# [WHAT THE EXERCISE ASKS]
Using the data below, gather each line that includes the word "simple".

#####

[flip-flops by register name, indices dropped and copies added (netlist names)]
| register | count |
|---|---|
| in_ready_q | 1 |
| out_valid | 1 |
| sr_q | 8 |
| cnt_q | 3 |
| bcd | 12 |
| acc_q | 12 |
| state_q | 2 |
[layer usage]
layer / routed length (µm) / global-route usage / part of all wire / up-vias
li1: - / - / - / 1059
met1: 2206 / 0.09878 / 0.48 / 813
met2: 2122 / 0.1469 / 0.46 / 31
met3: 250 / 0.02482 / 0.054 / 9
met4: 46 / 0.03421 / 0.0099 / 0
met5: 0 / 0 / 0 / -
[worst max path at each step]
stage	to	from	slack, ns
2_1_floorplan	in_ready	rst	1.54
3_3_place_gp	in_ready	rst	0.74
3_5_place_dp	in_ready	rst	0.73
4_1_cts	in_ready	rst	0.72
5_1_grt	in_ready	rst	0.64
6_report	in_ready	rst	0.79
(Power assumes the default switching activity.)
### config.mk
export PLATFORM = sky130hd
export DESIGN_NAME = counter_timer_multi_wb
export DESIGN_NICKNAME = d
export VERILOG_FILES = /design/src/rtl/counter_timer_pkg.sv /design/src/rtl/counter_timer_channel.sv /design/src/rtl/counter_timer_multi_wb.sv
export SDC_FILE = /design/constraint.sdc
export NUM_CORES = 2
export LEC_CHECK = 0
export BUFFER_PORTS_ARGS = -buffer_cell sky130_fd_sc_hd__buf_2
export CAP_MARGIN = 20
export CORE_AREA = 3 3 240 242
export DETAILED_ROUTE_END_ITERATION = 12
export DIE_AREA = 0 0 243 245
export GPL_ROUTABILITY_DRIVEN = 0
export PLACE_DENSITY = 0.82
export RECOVER_POWER = 50
export SYNTH_ARGS = -nofsm -noshare
export SYNTH_HDL_FRONTEND = slang
export SYNTH_HIERARCHICAL = 1
export SYNTH_SLANG_ARGS = --single-unit
### constraint.sdc
create_clock -name wb_clk_i -period 4.6 [get_ports wb_clk_i]
set_input_delay 0.69 -clock wb_clk_i [delete_from_list [all_inputs] [get_ports wb_clk_i]]
set_output_delay 0.69 -clock wb_clk_i [all_outputs]
set_load 0.1 [all_outputs]
File: src/rtl/coin_acceptor.sv
// coin_acceptor: debounced quarter/dollar sensors, coin FIFO, spaced pulse replay.
// Define COIN_TALLY_EN to add the saturating tally_q/tally_d accepted-coin counters.
module coin_acceptor #(
    parameter int DEBOUNCE_CYC = 4,
    parameter int FIFO_DEPTH   = 4,
    parameter int PULSE_HI     = 2,
    parameter int PULSE_GAP    = 2
) (
    input  logic                        clk,
    input  logic                        rst_n,
    input  logic                        coin_q_raw,
    input  logic                        coin_d_raw,
    output logic                        coin1,
    output logic                        coin2,
    output logic                        reject,
    output logic                        busy,
`ifdef COIN_TALLY_EN
    output logic [7:0]                  tally_q,
    output logic [7:0]                  tally_d,
`endif
    output logic [$clog2(FIFO_DEPTH):0] fifo_level
);

    localparam int CW   = $clog2(DEBOUNCE_CYC + 1);
    localparam int AW   = $clog2(FIFO_DEPTH);
    localparam int LW   = AW + 1;
    localparam int PMAX = (PULSE_HI > PULSE_GAP) ? PULSE_HI : PULSE_GAP;
    localparam int PW   = $clog2(PMAX + 1);

    typedef enum logic [1:0] {
        IDLE = 2'd0,
        HIGH = 2'd1,
        GAP  = 2'd2
    } state_t;

    // ---------------------------------------------------------------
    // Input stage: bit 0 = quarter sensor, bit 1 = dollar sensor
    // ---------------------------------------------------------------
    logic [1:0]    raw;
    logic [1:0]    s1_q;
    logic [1:0]    s2_q;
    logic [1:0]    lvl_q;
    logic [1:0]    lvl_d;
    logic [1:0]    ev_q;
    logic [1:0]    ev_d;
    logic [CW-1:0] dbc_q [2];
    logic [CW-1:0] dbc_d [2];

    assign raw = {coin_d_raw, coin_q_raw};

    // Debounce: count cycles the synced value disagrees with the accepted level
    always_comb begin
        lvl_d = lvl_q;
        ev_d  = '0;
        for (int i = 0; i < 2; i++) begin
            dbc_d[i] = '0;
            if (s2_q[i] != lvl_q[i]) begin
                if (dbc_q[i] == CW'(DEBOUNCE_CYC - 1)) begin
                    lvl_d[i] = s2_q[i];
                    ev_d[i]  = s2_q[i];
                end else begin
                    dbc_d[i] = dbc_q[i] + CW'(1);
                end
            end
        end
    end

    // Two-flop synchronisers, debounced levels and registered coin events
    always_ff @(posedge clk or negedge rst_n) begin
        if (!rst_n) begin
            s1_q  <= '0;
            s2_q  <= '0;
            lvl_q <= '0;
            ev_q  <= '0;
            for (int i = 0; i < 2; i++) begin
                dbc_q[i] <= '0;
            end
        end else begin
            s1_q  <= raw;
            s2_q  <= s1_q;
            lvl_q <= lvl_d;
            ev_q  <= ev_d;
            for (int i = 0; i < 2; i++) begin
                dbc_q[i] <= dbc_d[i];
            end
        end
    end

    // ---------------------------------------------------------------
    // Coin FIFO: 1-bit entries, 0 = quarter, 1 = dollar
    // ---------------------------------------------------------------
    logic [FIFO_DEPTH-1:0] mem_q;
    logic [FIFO_DEPTH-1:0] mem_d;
    logic [LW-1:0]         wptr_q;
    logic [LW-1:0]         wptr_d;
    logic [LW-1:0]         wptr2;
    logic [LW-1:0]         rptr_q;
    logic [LW-1:0]         rptr_d;
    logic [LW-1:0]         level;
    logic [LW-1:0]         occ;
    logic [LW-1:0]         free;
    logic                  pop;
    logic                  acc_q;
    logic                  acc_d;
    logic                  drop;
    logic                  reject_q;

    assign level = wptr_q - rptr_q;

    // Push up to two events, quarter first; a same-cycle pop frees a slot
    always_comb begin
        occ   = level - LW'(pop);
        free  = LW'(FIFO_DEPTH) - occ;
        acc_q = ev_q[0] && (free != '0);
        acc_d = ev_q[1] && (free > (acc_q ? LW'(1) : LW'(0)));
        drop  = (ev_q[0] && !acc_q) || (ev_q[1] && !acc_d);
        wptr2 = wptr_q + LW'(acc_q);
        mem_d = mem_q;
        if (acc_q) begin
            mem_d[wptr_q[AW-1:0]] = 1'b0;
        end
        if (acc_d) begin
            mem_d[wptr2[AW-1:0]] = 1'b1;
        end
        wptr_d = wptr2 + LW'(acc_d);
        rptr_d = rptr_q + LW'(pop);
    end

    // FIFO storage, pointers and the one-cycle reject flag
    always_ff @(posedge clk or negedge rst_n) begin
        if (!rst_n) begin
            mem_q    <= '0;
            wptr_q   <= '0;
            rptr_q   <= '0;
            reject_q <= 1'b0;
        end else begin
            mem_q    <= mem_d;
            wptr_q   <= wptr_d;
            rptr_q   <= rptr_d;
            reject_q <= drop;
        end
    end

    // ---------------------------------------------------------------
    // Output pulse FSM
    // ---------------------------------------------------------------
    state_t        state_q;
    state_t        state_d;
    logic [PW-1:0] pcnt_q;
    logic [PW-1:0] pcnt_d;
    logic          typ_q;
    logic          typ_d;

    // Next state: pop in IDLE, hold HIGH then GAP for their cycle counts
    always_comb begin
        state_d = state_q;
        pcnt_d  = pcnt_q;
        typ_d   = typ_q;
        pop     = 1'b0;
        unique case (state_q)
            IDLE: begin
                if (level != '0) begin
                    pop     = 1'b1;
                    typ_d   = mem_q[rptr_q[AW-1:0]];
                    pcnt_d  = '0;
                    state_d = HIGH;
                end
            end
            HIGH: begin
                if (pcnt_q == PW'(PULSE_HI - 1)) begin
                    pcnt_d  = '0;
                    state_d = GAP;
                end else begin
                    pcnt_d = pcnt_q + PW'(1);
                end
            end
            GAP: begin
                if (pcnt_q == PW'(PULSE_GAP - 1)) begin
                    pcnt_d  = '0;
                    state_d = IDLE;
                end else begin
                    pcnt_d = pcnt_q + PW'(1);
                end
            end
            default: begin
                state_d = IDLE;
                pcnt_d  = '0;
            end
        endcase
    end

    // FSM state, phase counter and latched coin type
    always_ff @(posedge clk or negedge rst_n) begin
        if (!rst_n) begin
            state_q <= IDLE;
            pcnt_q  <= '0;
            typ_q   <= 1'b0;
        end else begin
            state_q <= state_d;
            pcnt_q  <= pcnt_d;
            typ_q   <= typ_d;
        end
    end

    assign coin1      = (state_q == HIGH) && !typ_q;
    assign coin2      = (state_q == HIGH) && typ_q;
    assign reject     = reject_q;
    assign busy       = (level != '0) || (state_q != IDLE);
    assign fifo_level = level;

`ifdef COIN_TALLY_EN
    logic [7:0] tq_q;
    logic [7:0] td_q;

    // Saturating counts of coins actually accepted into the FIFO
    always_ff @(posedge clk or negedge rst_n) begin
        if (!rst_n) begin
            tq_q <= '0;
            td_q <= '0;
        end else begin
            if (acc_q && (tq_q != 8'hFF)) begin
                tq_q <= tq_q + 8'd1;
            end
            if (acc_d && (td_q != 8'hFF)) begin
                td_q <= td_q + 8'd1;
            end
        end
    end

    assign tally_q = tq_q;
    assign tally_d = td_q;
`endif

endmodule

File: config.mk
export PLATFORM = sky130hd
export DESIGN_NAME = coin_acceptor
export DESIGN_NICKNAME = d
export VERILOG_FILES = /design/src/rtl/coin_acceptor.sv
export SDC_FILE = /design/constraint.sdc
export NUM_CORES = 1
export LEC_CHECK = 0
export ABC_AREA = 1
export BUFFER_PORTS_ARGS = -buffer_cell sky130_fd_sc_hd__buf_4
export CAP_MARGIN = 10
export CORE_MARGIN = 5
export CORE_UTILIZATION = 60
export CTS_CLUSTER_DIAMETER = 120
export CTS_CLUSTER_SIZE = 28
export DETAILED_ROUTE_END_ITERATION = 8
export GPL_TIMING_DRIVEN = 0
export HOLD_SLACK_MARGIN = 0.08
export PLACE_DENSITY = 0.88
export SYNTH_ARGS = -nofsm -noshare
export SYNTH_HDL_FRONTEND = slang
export SYNTH_SLANG_ARGS = --single-unit
File: constraint.sdc
create_clock -name clk -period 7.65 [get_ports clk]
set_input_delay 1.53 -clock clk [delete_from_list [all_inputs] [get_ports clk]]
set_output_delay 1.53 -clock clk [all_outputs]
set_load 0.005 [all_outputs]
==> results of run 1 <==
## area by class of cell
cell class	instances	area share
Clock buffer	6	0.02965
Multi-Input combinational cell	106	0.3991
Tap cell	30	0.02169
Inverter	30	0.06508
Clock inverter	2	0.007231
Sequential cell	30	0.4338
Timing Repair Buffer	10	0.04338
## power breakdown
part	switching (uW)	internal, uW	leakage (uW)
Clock	54.8	44.1	0.0000343
Combinational	273	187	0.000543
Sequential	40.7	209	0.000385
Total	368	440	0.000962
## placed cells by master, fill, tap and decap left out, types with 2 or more instances in the layout
cell type | netlist | final
xor2_1 | 2 | 2
nand4_1 | 4 | 4
a21oi_1 | 3 | 3
nand3_2 | 4 | 4
nand2_4 | 2 | 2
clkbuf_4 | 0 | 5
o22ai_1 | 2 | 2
nor3_1 | 4 | 4
nor2_1 | 17 | 17
dfrtp_1 | 30 | 30
buf_4 | 0 | 10
nand3_1 | 6 | 6
nand2_1 | 34 | 34
inv_1 | 29 | 29
xnor2_1 | 3 | 3
nand2_2 | 3 | 3
ha_1 | 17 | 17
## critical path, cell delays in order, from the launching register on
cell and delay (ns):
dfrtp_1 0.43, inv_1 0.08, ha_1 0.22, fa_1 0.43, inv_1 0.10, nand2_1 0.08, nand2_1 0.09, nand2_2 0.08
nand2_4 0.08, nand2_1 0.08, nand2_2 0.11, ha_1 0.15, inv_1 0.04, ha_1 0.28, nor2_1 0.13, nand3_2 0.13
nand2_1 0.08, inv_1 0.06, ha_1 0.27, nor2_1 0.05, nor2_1 0.10, nand3_2 0.15, nand2_1 0.10, inv_1 0.04
ha_1 0.19, ha_1 0.19, xnor2_1 0.16, xor2_1 0.16
## flip-flops by register name (all words and copies together), names as in the netlist, 2 cells and up
register	count
dbc_q	6
mem_q	4
rptr_q	3
wptr_q	3
ev_q	2
lvl_q	2
pcnt_q	2
s1_q	2
s2_q	2
state_q	2
## logic make-up (layout without fill, tap and decap cells)
| logic type | count (synthesis) | after routing |
|---|---|---|
| adders and majority gates | 18 | 18 |
| xor gates and xnor gates | 5 | 5 |
| buffers and inverters | 30 | 48 |
| and+or+nand+nor | 75 | 75 |
| DFF | 30 | 30 |
| AOI/OAI and AO/OA | 8 | 8 |
## cell usage after synthesis
cell,number
nand2_2,3
ha_1,17
nand2_4,2
o32ai_1,1
nor3_1,4
xnor2_1,3
nand2_1,34
nand3_4,1
inv_2,1
o21ai_0,1
fa_1,1
inv_1,29
nor2_1,17
nand3_1,6
dfrtp_1,30
xor2_1,2
nand4_1,4
a21oi_1,3
o22ai_1,2
a21boi_0,1
nand3_2,4
## final timing paths
kind | cells past startpoint | slack [ns] | end
setup / recovery | 27 | 3.50 | wptr_q[2]$_DFF_PN0_
setup reg to reg | 27 | 3.50 | wptr_q[2]$_DFF_PN0_
hold reg to reg | 0 | 0.37 | s2_q[0]$_DFF_PN0_
min in group asynchronous | 1 | 1.11 | rptr_q[0]$_DFF_PN0_
max in group asynchronous | 1 | 6.27 | dbc_q[1]$_DFF_PN0_
hold / removal | 0 | 0.37 | s2_q[0]$_DFF_PN0_
## metrics by stage
step / utilization / std cells / worst slack [ns] / cell area, um^2
2_1_floorplan: - / 166 / 3.924 / 1554
3_3_place_gp: 0.6727 / 206 / 3.726 / 1667
3_5_place_dp: 0.6727 / 206 / 3.526 / 1667
4_1_cts: 0.6985 / 214 / 3.489 / 1730
5_1_grt: 0.6985 / 214 / 3.052 / 1730
6_report: 0.6985 / 214 / 3.496 / 1730
## routing by layer
layer | up-vias | GRT usage
met5 | - | 0
met4 | 0 | 0.04644
met3 | 5 | 0.04468
met2 | 17 | 0.3191
met1 | 527 | 0.2014
li1 | 554 | -
==> impl_metrics.json, run 1 <==
{
  "antenna_found_initial": 0,
  "die_w_um": 60.89,
  "clock_sinks": 30,
  "slew_viol_final": 0,
  "yosys-top-cells-area": "dfrtp_1 48%, ha_1 14%, nand2_1 8.2%",
  "diodes": 0,
  "multi_input_area_um2": 690.7,
  "cts_resized": 0,
  "netlist_area_um2": 1554,
  "grt_pass1_vias": 1160,
  "grt_remaining_overflow": 0,
  "post-route-drc-count": 0,
  "ys_types": 21,
  "core-area_um2": 2477,
  "track_usage": 0.1744,
  "crit_arrival_ns": 4.40,
  "die-area_um2": 3708,
  "crit_fanout": 6,
  "hold_start": "s1_q[0]$_DFF_PN0_",
  "layout-drive-gt1-share": 0.1576,
  "wl_met2_mm": 1.426,
  "syn_nets": 188,
  "area_growth_pct": 11.35,
  "seq_area_um2": 750.7,
  "yosys.area.top_type": "dfrtp_1",
  "yosys.area_share.xor_xnor": 0.02818,
  "clk_latency_ns": 0.33,
  "routed_via_density": 5.154,
  "drt_iter0_drc": 37,
  "status": "finished clean",
  "fin_setup_tns_ns": 0,
  "cts_tree": "done",
  "routedWlPerCell_um": 12.45,
  "fin_worst_skew_ns": 0.01071,
  "ys_ff_latch": 30,
  "wl_met1_mm": 1.089,
  "total_power_uw": 808.3,
  "die_h_um": 60.89,
  "dp_hpwl_mm": 2.070,
  "clockBufferDepth": 2,
  "grt_pass1_wl_mm": 4.774,
  "r2r_start": "wptr_q[0]$_DFF_PN0_",
  "gp_congestion": 0.8387,
  "max_freq_ghz": 0.2408,
  "grt_max_degree": 31,
  "avgSynthCellArea_um2": 9.361,
  "tightest_slew_ns": 0.3685,
  "startpoint": "wptr_q[0]$_DFF_PN0_",
  "crit_required_ns": 7.90,
  "root_buffer": "clkbuf_4",
  "hold_class": "register to register",
  "synth_mux_area_frac": 0,
  "fillCellCount": 190,
  "ys_seq_area_frac": 0.4831,
  "netlist.area_leader.share": 0.4831,
  "yosys.area_share.simple": 0.2351,
  "via_count": 1103,
  "cts_setup_buffers": 0,
  "finalCritPeriodShare": 0.5430,
  "io_pins": 11,
  "ir_worst_vdd_uv": 332.0,
  "start_util": 0.6273,
  "hold_viol": 0,
  "wl_met3_um": 116,
  "p_per_area_nw_per_um2": 467.1,
  "startpoint_type": "register",
  "synth_top_family_by_area": "simple AND/OR/NAND/NOR gates",
  "io_buffers": 10,
  "rsz0062_at_grt": "false",
  "ys_warn_count": 0,
  "finalNetCount": 205,
  "synthAdderAreaFrac": 0.1498,
  "synth_compound_area_frac": 0.03140,
  "p_leak_uw": 0.0009623,
  "critPathKind": "register to register",
  "firstDrtPassIters": 4,
  "drtAntennaViolNets": 0,
  "hold_ws_ns": 0.3653,
  "relSlewSlack": 0.7543,
  "end_kind": "register",
  "synth_cells": 166,
  "finalSetupViolCount": 0,
  "cap_violations": 0,
  "clk_pin_slew_ns": 0.09,
  "final.min_clock_period_ns": 4.154,
  "numCtsBuffers": 5,
  "num_rows": 18,
  "cts-hold-fix-buffers": 0,
  "route.top_layer_used": "met4",
  "htree_levels": 2,
  "routed_wirelength_mm": 2.664
}
Note: power is estimated with default switching activity, not from simulation.
==> run 2, diff against run 1 <==
==> config.mk (replaced) <==
export PLATFORM = sky130hd
export DESIGN_NAME = coin_acceptor
export DESIGN_NICKNAME = d
export VERILOG_FILES = /design/src/rtl/coin_acceptor.sv
export SDC_FILE = /design/constraint.sdc
export NUM_CORES = 1
export LEC_CHECK = 0
export ABC_AREA = 0
export BUFFER_PORTS_ARGS = -buffer_cell sky130_fd_sc_hd__buf_4
export CAP_MARGIN = 10
export CORE_MARGIN = 5
export CORE_UTILIZATION = 52
export CTS_CLUSTER_DIAMETER = 120
export CTS_CLUSTER_SIZE = 28
export DETAILED_ROUTE_END_ITERATION = 8
export GPL_TIMING_DRIVEN = 0
export HOLD_SLACK_MARGIN = 0.08
export PLACE_DENSITY = 0.82
export SYNTH_ARGS = -nofsm -noshare
export SYNTH_HDL_FRONTEND = slang
export SYNTH_SLANG_ARGS = --single-unit
==> constraint.sdc (replaced) <==
create_clock -name clk -period 3.5 [get_ports clk]
set_input_delay 0.7 -clock clk [delete_from_list [all_inputs] [get_ports clk]]
set_output_delay 0.7 -clock clk [all_outputs]
set_load 0.005 [all_outputs]
==> impl_metrics.json, run 2 <==
{
  "status": "finished clean",
  "largest_register_ffs": 6,
  "finalCritPeriodShare": 0.9886,
  "num_rows": 19,
  "yosysMostFrequentCell": "dfrtp_1",
  "clock_sinks": 30,
  "crit_fanout": 2,
  "drtAntennaViolNets": 0,
  "post-route-drc-count": 0,
  "synth_cells": 115,
  "numCtsBuffers": 5,
  "crit_arrival_ns": 3.68,
  "ys_ff_latch": 30,
  "critPathKind": "register to register",
  "die_w_um": 63.33,
  "final.min_clock_period_ns": 3.460,
  "regMostFlops": "dbc_q",
  "cap_violations": 0,
  "layout_common_cells": "30 x dfrtp_1, 20 x buf_4, 12 x ha_1",
  "cp_cell_sequence": "inv_2 > ha_4 > fa_2 > inv_2 > o31ai_4 > ha_2 > inv_2 > ha_4 > xor2_4 > a21boi_2 > ha_1 > o21bai_1 > o21ai_2 > inv_2 > ha_4 > ha_4 > xnor2_2 > xnor2_1",
  "end_kind": "register",
  "cp_num_buf_inv": 4,
  "root_buffer": "clkbuf_4",
  "grt_pass1_wl_mm": 5.009,
  "startpoint_type": "register",
  "grt_pass1_vias": 1091,
  "async_flop_share": 1.000,
  "clockBufferDepth": 2,
  "max_freq_ghz": 0.2890,
  "hold_class": "input pin to async pin",
  "layout-drive-gt1-share": 0.3846,
  "clk_latency_ns": 0.33,
  "track_usage": 0.1624,
  "top_regs": "dbc_q (6), mem_q (4)",
  "netlist.area_leader.share": 0.5076,
  "ys_types": 31,
  "clk_pin_slew_ns": 0.10,
  "core-area_um2": 2734,
  "yosys-top-cells-area": "dfrtp_1 51%, ha_1 14%, inv_1 3.8%",
  "ys_seq_area_frac": 0.5076,
  "synth_edf_count": 0,
  "syn_nets": 137,
  "netlist_area_um2": 1479,
  "finalSetupViolCount": 0,
  "start_util": 0.5410,
  "area_growth_pct": 27.58,
  "ys_warn_count": 0,
  "firstDrtPassIters": 4,
  "routedWlPerCell_um": 16.51,
  "final_common_cell": "dfrtp_1",
  "cts-hold-fix-buffers": 0,
  "diodes": 0,
  "cts_tree": "done",
  "fin_setup_tns_ns": 0,
  "slew_viol_final": 0,
  "fin_worst_skew_ns": 0.01304,
  "hold_viol": 0,
  "drt_iter0_drc": 49,
  "antenna_found_initial": 0,
  "critical_path.max_stage_delay_ns": 0.59,
  "synth_common_cells": "30 x dfrtp_1, 17 x ha_1, 15 x inv_1",
  "grt_remaining_overflow": 0,
  "ys.flop_type": "dfrtp_1",
  "die-area_um2": 4011,
  "crit_slowest_cell": "fa_2",
  "grt_max_degree": 31,
  "die_h_um": 63.33,
  "avgSynthCellArea_um2": 12.86,
  "yosys.area.top_type": "dfrtp_1",
  "crit_required_ns": 3.72,
  "critPathTopFamily": "adder cells",
  "routed_wirelength_mm": 2.872,
  "via_count": 979,
  "dp_hpwl_mm": 1.903,
  "relSlewSlack": 0.7575,
  "gp_congestion": 0.8549,
  "rsz0062_at_grt": "true",
  "io_pins": 11,
  "tightest_slew_ns": 0.3637,
  "io_buffers": 10,
  "finalNetCount": 164,
  "routed_via_density": 5.626,
  "htree_levels": 2
}
## run 2: final timing paths
kind	from	end	slack, ns	cells after the start
worst max register to register	wptr_q[0]$_DFF_PN0_	wptr_q[2]$_DFF_PN0_	0.04	18
max in group asynchronous	rst_n	dbc_q[5]$_DFF_PN0_	2.95	1
worst min register to register	s1_q[0]$_DFF_PN0_	s2_q[0]$_DFF_PN0_	0.37	0
min in group clk	s1_q[0]$_DFF_PN0_	s2_q[0]$_DFF_PN0_	0.37	0
worst max-delay path	wptr_q[0]$_DFF_PN0_	wptr_q[2]$_DFF_PN0_	0.04	18
worst min-delay path	rst_n	pcnt_q[0]$_DFFE_PN0P_	0.27	1
## run 2: kinds of logic after synthesis
group	synth area share
muxes	0.06006
DFF	0.5076
buffers and inverters	0.04060
and+or+nand+nor	0.08122
xor gates and xnor gates	0.06261
AOI/OAI and AO/OA	0.09053
adders and majority gates	0.1574
## run 2: metal layers
layer	GRT usage	routed length, um
met5	0	0
met4	0.07273	78
met3	0.05506	137
met2	0.2805	1613
met1	0.1780	1043
## run 2: through the flow
stage | cells | hold slack (ns) | cell area (um^2) | worst slack, ns | util
6_report | 174 | 0.2711 | 1887 | 0.04005 | 0.6902
5_1_grt | 174 | 0.2661 | 1887 | -0.09792 | 0.6902
4_1_cts | 172 | 0.2757 | 1849 | 0.01188 | 0.6764
3_5_place_dp | 156 | 0.3524 | 1678 | -0.3103 | 0.6137
3_3_place_gp | 156 | 0.3365 | 1678 | -0.1766 | 0.6137
2_1_floorplan | 115 | 0.3312 | 1564 | -0.005101 | -
## run 2: final cells by class
type	instances	area, um^2
clock buffers	6	51.30
fillers	194	847.1
multi-input cells	69	775.7
well taps	31	38.79
inverters	16	60.06
clock inverters	2	60.06
repair buffers	20	150.1
flip-flops and latches	30	750.7
## run 2: what timing repair did
action,4_1_cts,5_1_grt
gates resized for setup,1,3
pin swaps,5,0
endpoints found under the setup margin,3,4
gates cloned,0,0
buffers inserted,8,2
hold endpoints to repair,0,0
## run 2: worst reg2reg max path: stages, from the launching register on
cell and delay [ns]:
dfrtp_1 0.40, inv_2 0.08, ha_4 0.17, fa_2 0.59
inv_2 0.06, o31ai_4 0.23, ha_2 0.21, inv_2 0.04
ha_4 0.17, xor2_4 0.16, a21boi_2 0.08, ha_1 0.30
o21bai_1 0.08, o21ai_2 0.16, inv_2 0.07, ha_4 0.17
ha_4 0.15, xnor2_2 0.12, xnor2_1 0.12
Power of run 2 is left out: the tool's default activity adds up to more than one toggle a clock period on the data nets, which glitch-free logic cannot reach.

#####

# [SOLUTION TO THIS EXERCISE]
  "yosys.area_share.simple": 0.2351,
  "synth_top_family_by_area": "simple AND/OR/NAND/NOR gates",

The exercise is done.